» **Problem**
Could you please find each line in the records that contains the word "with" and copy it?
[[ Data, beginning ]]
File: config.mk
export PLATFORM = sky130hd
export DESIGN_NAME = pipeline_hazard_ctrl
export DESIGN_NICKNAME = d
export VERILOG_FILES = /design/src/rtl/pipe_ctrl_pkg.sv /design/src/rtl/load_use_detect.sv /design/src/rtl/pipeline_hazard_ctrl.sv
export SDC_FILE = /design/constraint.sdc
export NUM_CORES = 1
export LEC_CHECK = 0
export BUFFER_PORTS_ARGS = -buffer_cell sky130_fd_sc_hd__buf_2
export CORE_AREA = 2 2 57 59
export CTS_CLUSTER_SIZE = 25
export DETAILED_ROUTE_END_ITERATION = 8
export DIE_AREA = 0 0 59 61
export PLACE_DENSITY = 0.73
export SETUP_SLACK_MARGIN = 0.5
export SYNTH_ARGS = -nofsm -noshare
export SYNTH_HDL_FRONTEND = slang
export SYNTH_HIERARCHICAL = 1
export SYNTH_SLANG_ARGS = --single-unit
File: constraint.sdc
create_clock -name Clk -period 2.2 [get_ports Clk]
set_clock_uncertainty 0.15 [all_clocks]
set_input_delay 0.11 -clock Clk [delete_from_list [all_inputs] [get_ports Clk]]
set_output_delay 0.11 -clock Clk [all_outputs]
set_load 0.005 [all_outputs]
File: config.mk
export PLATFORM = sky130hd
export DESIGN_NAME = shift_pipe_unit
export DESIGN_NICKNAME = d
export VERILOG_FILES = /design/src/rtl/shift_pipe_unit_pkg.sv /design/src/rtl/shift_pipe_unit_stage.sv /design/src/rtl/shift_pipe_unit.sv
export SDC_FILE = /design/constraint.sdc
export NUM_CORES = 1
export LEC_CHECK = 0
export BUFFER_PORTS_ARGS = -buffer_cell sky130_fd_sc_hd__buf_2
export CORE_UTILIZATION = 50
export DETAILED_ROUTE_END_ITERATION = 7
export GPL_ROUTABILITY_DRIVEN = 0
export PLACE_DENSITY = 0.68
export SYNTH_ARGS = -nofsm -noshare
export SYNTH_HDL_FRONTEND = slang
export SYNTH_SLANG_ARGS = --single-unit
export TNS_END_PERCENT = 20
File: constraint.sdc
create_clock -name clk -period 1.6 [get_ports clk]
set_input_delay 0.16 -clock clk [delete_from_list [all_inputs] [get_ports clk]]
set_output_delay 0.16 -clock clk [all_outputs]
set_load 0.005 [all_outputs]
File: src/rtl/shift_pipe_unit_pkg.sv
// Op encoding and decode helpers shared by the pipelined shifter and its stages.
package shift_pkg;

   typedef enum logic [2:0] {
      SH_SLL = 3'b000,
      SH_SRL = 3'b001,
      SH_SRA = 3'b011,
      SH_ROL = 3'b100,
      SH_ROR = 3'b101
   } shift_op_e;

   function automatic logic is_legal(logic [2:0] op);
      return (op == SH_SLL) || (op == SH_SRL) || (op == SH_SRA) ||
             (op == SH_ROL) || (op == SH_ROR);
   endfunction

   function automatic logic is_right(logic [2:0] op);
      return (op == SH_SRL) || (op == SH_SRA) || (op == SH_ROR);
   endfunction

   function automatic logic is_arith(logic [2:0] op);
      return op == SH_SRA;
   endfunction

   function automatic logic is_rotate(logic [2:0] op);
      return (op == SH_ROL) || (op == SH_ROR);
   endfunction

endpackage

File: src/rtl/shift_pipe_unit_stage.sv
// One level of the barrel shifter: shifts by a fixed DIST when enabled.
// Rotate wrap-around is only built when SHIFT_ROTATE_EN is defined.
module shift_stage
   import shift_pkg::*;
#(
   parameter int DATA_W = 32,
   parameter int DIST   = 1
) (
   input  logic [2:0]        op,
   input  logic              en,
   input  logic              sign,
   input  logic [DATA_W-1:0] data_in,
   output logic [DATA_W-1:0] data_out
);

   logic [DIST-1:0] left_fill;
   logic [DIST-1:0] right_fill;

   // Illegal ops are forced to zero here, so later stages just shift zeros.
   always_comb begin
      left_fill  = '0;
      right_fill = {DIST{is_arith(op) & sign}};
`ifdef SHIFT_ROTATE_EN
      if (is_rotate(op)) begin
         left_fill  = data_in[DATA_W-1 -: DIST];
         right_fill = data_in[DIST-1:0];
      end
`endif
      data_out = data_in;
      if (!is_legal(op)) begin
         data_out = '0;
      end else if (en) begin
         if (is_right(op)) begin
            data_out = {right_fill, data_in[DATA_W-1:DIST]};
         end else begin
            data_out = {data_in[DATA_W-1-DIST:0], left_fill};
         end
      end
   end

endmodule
[[ Data, end ]]
[[ Data, beginning ]]
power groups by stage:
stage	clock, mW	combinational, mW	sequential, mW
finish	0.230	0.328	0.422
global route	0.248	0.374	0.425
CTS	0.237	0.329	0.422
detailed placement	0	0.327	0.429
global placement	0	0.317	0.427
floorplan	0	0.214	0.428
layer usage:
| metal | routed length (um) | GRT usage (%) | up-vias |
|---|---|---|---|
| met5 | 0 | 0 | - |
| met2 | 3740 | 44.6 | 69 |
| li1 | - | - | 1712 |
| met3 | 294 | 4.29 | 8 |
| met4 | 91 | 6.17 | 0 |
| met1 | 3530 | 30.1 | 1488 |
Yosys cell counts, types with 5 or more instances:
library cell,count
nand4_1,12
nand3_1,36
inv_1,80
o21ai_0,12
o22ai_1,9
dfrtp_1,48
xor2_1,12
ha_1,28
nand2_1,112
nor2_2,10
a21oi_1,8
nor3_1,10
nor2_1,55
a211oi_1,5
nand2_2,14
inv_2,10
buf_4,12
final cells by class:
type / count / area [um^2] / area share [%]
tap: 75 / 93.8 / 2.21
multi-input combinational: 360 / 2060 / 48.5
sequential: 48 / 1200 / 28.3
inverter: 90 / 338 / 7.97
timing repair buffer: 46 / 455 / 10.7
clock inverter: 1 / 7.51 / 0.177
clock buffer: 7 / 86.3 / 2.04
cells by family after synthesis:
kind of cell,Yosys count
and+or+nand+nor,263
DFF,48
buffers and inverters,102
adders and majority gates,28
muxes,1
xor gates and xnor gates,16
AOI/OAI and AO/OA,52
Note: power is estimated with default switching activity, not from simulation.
[[ Data, end ]]
» **Task solution**
Yosys cell counts, types with 5 or more instances:
Note: power is estimated with default switching activity, not from simulation.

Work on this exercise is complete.